彼等はその二枚の地図上に幾つかの駒を動かしながら、話を進めていく。


「イトー殿、現状は接戦しています。メメール殿とミルキー女王による後方指揮、ナーゾル国王による民衆誘導による撤退。不備はないと言って良い」


「まだよ、チェキーたん。状況はまだ始まってない。そう、私と貴女の恋のように……」


「冗談を言っている場合ではないでしょう。貴方の言うとおり状況は未だ始まっていない。……いや、始まっているはずなどない」


リドラは駒の先に指を添わせながら、強く眉根を顰める。

駒の動きを見れば見るほどに、イトーが感知する魔力の地点を探れば探るほどに。

自身の思考は袋小路に入り、繰り返され、引っ繰り返り、消えていく。


「奴等の目的は、何だ?」


結局はその一点なのだ。

ツキガミの復活やスズカゼの確保は解る。

いや、解るからこそ、今の動きが解らない。


「この動きは各地を殲滅する動きだ。各個撃破。あぁ、奴等の戦力なら有り得るだろうが、そうだとしても殲滅するなら何故今になって動き出した?」


「それなのよねー。やっちゃうなら一気に叩けば良いし、やるなら前にやっちゃえば良い。

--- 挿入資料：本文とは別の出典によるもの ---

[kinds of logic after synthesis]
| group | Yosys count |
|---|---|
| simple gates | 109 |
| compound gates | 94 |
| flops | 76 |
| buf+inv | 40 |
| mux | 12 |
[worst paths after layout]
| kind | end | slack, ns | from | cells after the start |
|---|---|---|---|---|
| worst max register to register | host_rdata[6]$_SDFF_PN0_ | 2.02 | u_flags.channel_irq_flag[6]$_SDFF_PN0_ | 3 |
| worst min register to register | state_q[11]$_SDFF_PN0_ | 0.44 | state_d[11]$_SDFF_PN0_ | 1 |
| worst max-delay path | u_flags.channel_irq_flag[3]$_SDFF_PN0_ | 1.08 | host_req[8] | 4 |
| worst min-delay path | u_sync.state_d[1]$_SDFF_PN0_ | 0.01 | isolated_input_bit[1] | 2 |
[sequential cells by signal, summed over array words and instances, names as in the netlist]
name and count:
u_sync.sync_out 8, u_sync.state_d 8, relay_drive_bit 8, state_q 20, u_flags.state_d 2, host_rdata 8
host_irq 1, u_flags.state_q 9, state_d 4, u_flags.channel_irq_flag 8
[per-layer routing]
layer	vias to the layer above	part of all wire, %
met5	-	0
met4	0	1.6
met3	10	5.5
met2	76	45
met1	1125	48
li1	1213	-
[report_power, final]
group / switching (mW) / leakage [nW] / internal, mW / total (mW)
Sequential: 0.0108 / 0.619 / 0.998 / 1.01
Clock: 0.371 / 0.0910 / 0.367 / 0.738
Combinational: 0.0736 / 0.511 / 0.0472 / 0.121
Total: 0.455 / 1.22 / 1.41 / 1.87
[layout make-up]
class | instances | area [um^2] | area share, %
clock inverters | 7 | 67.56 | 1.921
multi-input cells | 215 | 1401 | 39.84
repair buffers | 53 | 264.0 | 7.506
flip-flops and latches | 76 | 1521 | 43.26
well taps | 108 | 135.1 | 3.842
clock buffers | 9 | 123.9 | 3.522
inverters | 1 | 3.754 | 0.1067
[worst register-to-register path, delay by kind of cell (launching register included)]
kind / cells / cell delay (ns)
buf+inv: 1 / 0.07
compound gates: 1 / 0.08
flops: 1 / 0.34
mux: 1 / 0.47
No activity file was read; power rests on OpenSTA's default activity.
$ cat config.mk
export PLATFORM = sky130hd
export DESIGN_NAME = pwmet_top
export DESIGN_NICKNAME = d
export VERILOG_FILES = /design/src/design/pwmet_postscale.v /design/src/design/pwmet_pin_mux.v /design/src/design/pwmet_top.v
export VERILOG_INCLUDE_DIRS = /design/src /design/src/pkg
export SDC_FILE = /design/constraint.sdc
export NUM_CORES = 1
export LEC_CHECK = 0
export BUFFER_PORTS_ARGS = -buffer_cell sky130_fd_sc_hd__buf_2
export CORE_MARGIN = 2
export CORE_UTILIZATION = 45
export DETAILED_ROUTE_END_ITERATION = 12
export GPL_ROUTABILITY_DRIVEN = 0
export GPL_TIMING_DRIVEN = 0
export PLACE_DENSITY_LB_ADDON = 0.3
export RECOVER_POWER = 50
export SYNTH_ARGS = -nofsm -noshare
export SYNTH_HDL_FRONTEND = slang
export SYNTH_SLANG_ARGS = --single-unit
$ cat constraint.sdc
create_clock -name clock -period 1.8 [get_ports clock]
set_clock_uncertainty 0.05 [all_clocks]
set_input_delay 0.09 -clock clock [delete_from_list [all_inputs] [get_ports clock]]
set_output_delay 0.09 -clock clock [all_outputs]
set_load 0.005 [all_outputs]
$ cat src/pkg/pwmet_map.vh
`ifndef PWMET_MAP_VH
`define PWMET_MAP_VH

`define PWMET_ADDR_W          12
`define PWMET_OFF_CMP         12'h000
`define PWMET_OFF_PIN         12'h004
`define PWMET_OFF_CON2        12'h008
`define PWMET_OFF_IRQ_STAT    12'h00C
`define PWMET_OFF_IRQ_MASK    12'h010
`define PWMET_OFF_TB_STAT     12'h014

`define PWMET_RST_CMP         16'h0000
`define PWMET_RST_PIN         16'h00FF
`define PWMET_RST_CON2        16'h0000
`define PWMET_RST_IRQ         2'h0

`define PWMET_CMP_DIR_BIT     15
`define PWMET_CMP_VAL_MSB     14
`define PWMET_TB_DIR_BIT      15
`define PWMET_PIN_MODE_MSB    11
`define PWMET_PIN_MODE_LSB    8
`define PWMET_PIN_HIGH_MSB    7
`define PWMET_PIN_HIGH_LSB    4
`define PWMET_PIN_LOW_MSB     3
`define PWMET_PIN_LOW_LSB     0
`define PWMET_PIN_WMASK       16'h0FFF
`define PWMET_CON2_PS_MSB     11
`define PWMET_CON2_PS_LSB     8
`define PWMET_CON2_WMASK      16'h0F07

`define PWMET_IRQ_TRIG_BIT    0
`define PWMET_IRQ_MATCH_BIT   1

`endif

$ cat src/design/pwmet_postscale.v
`timescale 1ns/1ps
module pwmet_postscale
(
   // Clock and reset.
   input  wire       clock,
   input  wire       rst,
   // Control.
   input  wire [3:0] select,
   input  wire       restart,
   // Events.
   input  wire       event_in,
   output reg        event_out
);

   reg [3:0] count;

   always @(posedge clock)
   begin
      if (rst)
      begin
         count     <= 4'h0;
         event_out <= 1'b0;
      end
      else if (restart)
      begin
         // A new ratio starts from a clean count so the first pass is exact.
         count     <= 4'h0;
         event_out <= 1'b0;
      end
      else if (event_in)
      begin
         if (count == select)
         begin
            count     <= 4'h0;
            event_out <= 1'b1;
         end
         else
         begin
            count     <= count + 4'h1;
            event_out <= 1'b0;
         end
      end
      else
      begin
         event_out <= 1'b0;
      end
   end

endmodule

$ cat src/design/pwmet_pin_mux.v
`timescale 1ns/1ps
module pwmet_pin_mux
(
   // Clock and reset.
   input  wire       clock,
   input  wire       rst,
   // Configuration.
   input  wire [3:0] pair_output_mode,
   input  wire [3:0] high_side_pin_enable,
   input  wire [3:0] low_side_pin_enable,
   // Duty generator signals.
   input  wire [3:0] duty_high,
   input  wire [3:0] duty_low,
   // Pins.
   output reg  [3:0] high_side_output,
   output reg  [3:0] high_side_oe,
   output reg  [3:0] low_side_output,
   output reg  [3:0] low_side_oe
);

   reg [3:0] next_low;
   integer   i;

   always @*
   begin
      next_low = 4'h0;
      for (i = 0; i < 4; i = i + 1)
      begin
         // Complementary mode drives the low pin as the inverse of duty_high; no dead time is inserted.
         next_low[i] = pair_output_mode[i] ? duty_low[i] : ~duty_high[i];
      end
   end

   always @(posedge clock)
   begin
      if (rst)
      begin
         high_side_output <= 4'h0;
         high_side_oe     <= 4'h0;
         low_side_output  <= 4'h0;
         low_side_oe      <= 4'h0;
      end
      else
      begin
         high_side_output <= duty_high & high_side_pin_enable;
         high_side_oe     <= high_side_pin_enable;
         low_side_output  <= next_low & low_side_pin_enable;
         low_side_oe      <= low_side_pin_enable;
      end
   end

endmodule

$ cat src/design/pwmet_top.v
// Added by the designer: the register addresses and the APB register port.
`timescale 1ns/1ps
`include "pwmet_map.vh"
module pwmet_top
(
   // Clock and reset.
   input  wire        clock,
   input  wire        rst,
   // APB slave.
   input  wire        psel,
   input  wire        penable,
   input  wire        pwrite,
   input  wire [11:0] paddr,
   input  wire [31:0] pwdata,
   output reg  [31:0] prdata,
   output reg         pready,
   output reg         pslverr,
   // Time base and duty generators.
   input  wire [15:0] time_base_count,
   input  wire [3:0]  duty_high,
   input  wire [3:0]  duty_low,
   // Output pins.
   output wire [3:0]  high_side_output,
   output wire [3:0]  high_side_oe,
   output wire [3:0]  low_side_output,
   output wire [3:0]  low_side_oe,
   // Converter trigger and interrupt.
   output wire        adc_trigger,
   output reg         irq
);

   reg  [15:0] special_event_compare;
   reg  [15:0] pin_mode_and_enable_control;
   reg  [15:0] trigger_postscale_and_update_control;
   reg  [1:0]  irq_status;
   reg  [1:0]  irq_mask;
   reg         match_prev;
   reg  [31:0] next_rdata;
   reg         next_err;
   reg  [1:0]  next_status;
   reg  [15:0] next_compare;
   reg  [15:0] next_pin;
   reg  [15:0] next_con2;
   reg  [1:0]  next_mask;

   wire        access;
   wire        wr_en;
   wire        trigger_direction_select;
   wire [14:0] trigger_compare_value;
   wire        time_base_direction_flag;
   wire        match_now;
   wire        match_event;
   wire        post_event;
   wire        ps_restart;
   wire [3:0]  trigger_postscale_select;

   function is_mapped;
      input [11:0] addr;
      begin
         is_mapped = (addr == `PWMET_OFF_CMP)      ||
                     (addr == `PWMET_OFF_PIN)      ||
                     (addr == `PWMET_OFF_CON2)     ||
                     (addr == `PWMET_OFF_IRQ_STAT) ||
                     (addr == `PWMET_OFF_IRQ_MASK) ||
                     (addr == `PWMET_OFF_TB_STAT);
      end
   endfunction

   function [15:0] masked_write;
      input [15:0] old_value;
      input [15:0] new_value;
      input [15:0] mask;
      begin
         masked_write = (old_value & ~mask) | (new_value & mask);
      end
   endfunction

   function write_hit;
      input        strobe;
      input [11:0] addr;
      input [11:0] offset;
      begin
         write_hit = strobe && (addr == offset);
      end
   endfunction

   // Every transfer gets one wait state so read data comes from a flop.
   assign access = psel & penable & ~pready;
   assign wr_en  = psel & penable & pready & pwrite & ~pslverr;

   assign trigger_direction_select = special_event_compare[`PWMET_CMP_DIR_BIT];
   assign trigger_compare_value    = special_event_compare[`PWMET_CMP_VAL_MSB:0];
   assign time_base_direction_flag = time_base_count[`PWMET_TB_DIR_BIT];
   assign trigger_postscale_select =
      trigger_postscale_and_update_control[`PWMET_CON2_PS_MSB:`PWMET_CON2_PS_LSB];

   // A direction flag of one means counting down, so equal bits select the direction.
   assign match_now = (time_base_count[`PWMET_CMP_VAL_MSB:0] == trigger_compare_value)
                      && (time_base_direction_flag == trigger_direction_select);

   // The time base may dwell on one value for several clocks, so only the first counts.
   assign match_event = match_now & ~match_prev;

   assign ps_restart = write_hit(wr_en, paddr, `PWMET_OFF_CON2);

   always @(posedge clock)
   begin
      if (rst)
      begin
         match_prev <= 1'b0;
      end
      else
      begin
         match_prev <= match_now;
      end
   end

   pwmet_postscale u_postscale
   (
      .clock     (clock),
      .rst       (rst),
      .select    (trigger_postscale_select),
      .restart   (ps_restart),
      .event_in  (match_event),
      .event_out (post_event)
   );

   assign adc_trigger = post_event;

   pwmet_pin_mux u_pin_mux
   (
      .clock                (clock),
      .rst                  (rst),
      .pair_output_mode     (pin_mode_and_enable_control[`PWMET_PIN_MODE_MSB:`PWMET_PIN_MODE_LSB]),
      .high_side_pin_enable (pin_mode_and_enable_control[`PWMET_PIN_HIGH_MSB:`PWMET_PIN_HIGH_LSB]),
      .low_side_pin_enable  (pin_mode_and_enable_control[`PWMET_PIN_LOW_MSB:`PWMET_PIN_LOW_LSB]),
      .duty_high            (duty_high),
      .duty_low             (duty_low),
      .high_side_output     (high_side_output),
      .high_side_oe         (high_side_oe),
      .low_side_output      (low_side_output),
      .low_side_oe          (low_side_oe)
   );

   always @*
   begin
      next_rdata = 32'h00000000;
      next_err   = ~is_mapped(paddr);
      case (paddr)
         `PWMET_OFF_CMP:
         begin
            next_rdata[15:0] = special_event_compare;
         end
         `PWMET_OFF_PIN:
         begin
            next_rdata[15:0] = pin_mode_and_enable_control & `PWMET_PIN_WMASK;
         end
         `PWMET_OFF_CON2:
         begin
            next_rdata[15:0] = trigger_postscale_and_update_control & `PWMET_CON2_WMASK;
         end
         `PWMET_OFF_IRQ_STAT:
         begin
            next_rdata[1:0] = irq_status;
         end
         `PWMET_OFF_IRQ_MASK:
         begin
            next_rdata[1:0] = irq_mask;
         end
         `PWMET_OFF_TB_STAT:
         begin
            next_rdata[15:0] = time_base_count;
         end
         default:
         begin
            next_rdata = 32'h00000000;
         end
      endcase
   end

   always @(posedge clock)
   begin
      if (rst)
      begin
         pready  <= 1'b0;
         pslverr <= 1'b0;
         prdata  <= 32'h00000000;
      end
      else
      begin
         pready <= access;
         if (access)
         begin
            pslverr <= next_err;
            prdata  <= pwrite ? 32'h00000000 : next_rdata;
         end
         else
         begin
            pslverr <= 1'b0;
            prdata  <= 32'h00000000;
         end
      end
   end

   always @(posedge clock)
   begin
      if (rst)
      begin
         special_event_compare                <= `PWMET_RST_CMP;
         pin_mode_and_enable_control          <= `PWMET_RST_PIN;
         trigger_postscale_and_update_control <= `PWMET_RST_CON2;
         irq_mask                             <= `PWMET_RST_IRQ;
      end
      else
      begin
         special_event_compare                <= next_compare;
         pin_mode_and_enable_control          <= next_pin;
         trigger_postscale_and_update_control <= next_con2;
         irq_mask                             <= next_mask;
      end
   end

   // The new mask is used in the write cycle itself, so irq never lags a mask change.
   always @*
   begin
      next_compare = special_event_compare;
      next_pin     = pin_mode_and_enable_control;
      next_con2    = trigger_postscale_and_update_control;
      next_mask    = irq_mask;
      if (write_hit(wr_en, paddr, `PWMET_OFF_CMP))
      begin
         next_compare = pwdata[15:0];
      end
      if (write_hit(wr_en, paddr, `PWMET_OFF_PIN))
      begin
         next_pin = masked_write(pin_mode_and_enable_control,
                                 pwdata[15:0], `PWMET_PIN_WMASK);
      end
      if (write_hit(wr_en, paddr, `PWMET_OFF_CON2))
      begin
         // Unimplemented bits keep their zero reset value.
         next_con2 = masked_write(trigger_postscale_and_update_control,
                                  pwdata[15:0], `PWMET_CON2_WMASK);
      end
      if (write_hit(wr_en, paddr, `PWMET_OFF_IRQ_MASK))
      begin
         next_mask = pwdata[1:0];
      end
   end

   always @*
   begin
      next_status = irq_status;
      if (write_hit(wr_en, paddr, `PWMET_OFF_IRQ_STAT))
      begin
         next_status = irq_status & ~pwdata[1:0];
      end
      // A new event in the clearing cycle is kept.
      if (post_event)
      begin
         next_status[`PWMET_IRQ_TRIG_BIT] = 1'b1;
      end
      if (match_event)
      begin
         next_status[`PWMET_IRQ_MATCH_BIT] = 1'b1;
      end
   end

   always @(posedge clock)
   begin
      if (rst)
      begin
         irq_status <= `PWMET_RST_IRQ;
         irq        <= 1'b0;
      end
      else
      begin
         irq_status <= next_status;
         irq        <= |(next_status & next_mask);
      end
   end

endmodule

だと言うのに、何で今更……」


思案する彼等の隣に、メイドとラテが珈琲を運んでくる。

それを受け取りながら皆は一口飲んで、静かに息を吐き出した。

喉元から抜ける芳醇な香りを味わう暇もなく、空泡と共に飲み込んで、再び眉根を顰め込む。


「……違和感があるな」


「あぁ、少し思案する必要があるようだ」


「全く、面倒だわぁ……」


彼等はもう一口、珈琲を飲む。

チェキーは今一度大きくため息を零し、リドラは強く眉根を摘んで。

イトーはひりひりと痛む舌を出しながら、メイドに砂糖とパンツを要求するのだった。